==== Material to process

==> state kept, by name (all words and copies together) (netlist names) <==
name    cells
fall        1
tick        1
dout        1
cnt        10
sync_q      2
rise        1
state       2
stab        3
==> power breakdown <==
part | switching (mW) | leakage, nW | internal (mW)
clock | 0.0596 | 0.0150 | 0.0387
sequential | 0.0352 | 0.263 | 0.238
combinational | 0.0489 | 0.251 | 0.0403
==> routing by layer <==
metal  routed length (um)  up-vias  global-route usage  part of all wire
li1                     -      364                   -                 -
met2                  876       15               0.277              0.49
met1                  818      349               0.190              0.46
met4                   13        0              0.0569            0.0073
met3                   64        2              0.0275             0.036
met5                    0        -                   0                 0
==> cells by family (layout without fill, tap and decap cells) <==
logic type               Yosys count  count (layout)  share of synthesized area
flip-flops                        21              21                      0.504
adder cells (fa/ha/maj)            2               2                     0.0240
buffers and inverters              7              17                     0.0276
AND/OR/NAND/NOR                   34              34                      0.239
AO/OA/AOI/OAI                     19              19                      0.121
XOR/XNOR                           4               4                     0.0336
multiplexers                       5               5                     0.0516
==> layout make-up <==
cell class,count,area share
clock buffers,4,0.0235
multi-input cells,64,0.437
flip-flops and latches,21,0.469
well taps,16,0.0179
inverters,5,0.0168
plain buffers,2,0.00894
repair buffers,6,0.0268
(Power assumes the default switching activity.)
==> src/rtl/sysid_probe_pkg.sv <==
// Shared types and constants for the system-ID boot probe.
// The state list and word addresses are used by the sequencer top.
package sysid_probe_pkg;

  localparam int SYSID_DW = 32;

  localparam logic SYSID_ADDR_ID = 1'b0;
  localparam logic SYSID_ADDR_TS = 1'b1;

  typedef enum logic [2:0] {
    IDLE,
    RD_ID_REQ,
    RD_ID_WAIT,
    RD_TS_REQ,
    RD_TS_WAIT,
    CHECK,
    DONE,
    ERR
  } probe_state_e;

  function automatic logic is_end(input probe_state_e s);
    return (s == DONE) || (s == ERR);
  endfunction

  function automatic logic is_idle_like(input probe_state_e s);
    return (s == IDLE) || (s == DONE) || (s == ERR);
  endfunction

endpackage

==> src/rtl/sysid_probe_timer.sv <==
// Per-attempt timeout counter for one read.
// The count is zero in the first cycle of an attempt, and expired is raised in the attempt's last allowed cycle.
module sysid_probe_timer #(
  parameter int TIMEOUT_CYCLES = 16
) (
  input  logic clock,
  input  logic reset_n,
  input  logic clear,
  input  logic enable,
  output logic expired
);

  localparam int CW = $clog2(TIMEOUT_CYCLES + 1);
  localparam logic [CW-1:0] LAST = CW'(TIMEOUT_CYCLES - 1);

  logic [CW-1:0] count;

  // clear has priority so a retry restarts the window on the same edge
  always_ff @(posedge clock) begin
    if (!reset_n) begin
      count <= '0;
    end else if (clear) begin
      count <= '0;
    end else if (enable && (count != LAST)) begin
      count <= count + 1'b1;
    end
  end

  assign expired = enable && (count == LAST);

endmodule
<file path="config.mk">
export PLATFORM = sky130hd
export DESIGN_NAME = load_unit
export DESIGN_NICKNAME = d
export VERILOG_FILES = /design/src/rtl/load_pkg.sv /design/src/rtl/load_extract.sv /design/src/rtl/load_unit.sv
export SDC_FILE = /design/constraint.sdc
export NUM_CORES = 1
export LEC_CHECK = 0
export BUFFER_PORTS_ARGS = -buffer_cell sky130_fd_sc_hd__buf_4
export CAP_MARGIN = 20
export CORE_ASPECT_RATIO = 0.9
export CORE_MARGIN = 2
export CORE_UTILIZATION = 43
export CTS_CLUSTER_SIZE = 12
export DETAILED_ROUTE_END_ITERATION = 6
export PLACE_DENSITY = 0.77
export SYNTH_ARGS = -nofsm -noshare
export SYNTH_HDL_FRONTEND = slang
export SYNTH_SLANG_ARGS = --single-unit
</file>
<file path="constraint.sdc">
create_clock -name clk -period 1.79 [get_ports clk]
set_input_delay 0.2685 -clock clk [delete_from_list [all_inputs] [get_ports clk]]
set_output_delay 0.2685 -clock clk [all_outputs]
set_load 0.01 [all_outputs]
</file>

========

▸ Action item
Send back an exact copy of only the lines from the line with "inverters,5,0.0168" up to and including the line with "repair buffers,6,0.0268" in the data above.

▸ Answer area
inverters,5,0.0168
plain buffers,2,0.00894
repair buffers,6,0.0268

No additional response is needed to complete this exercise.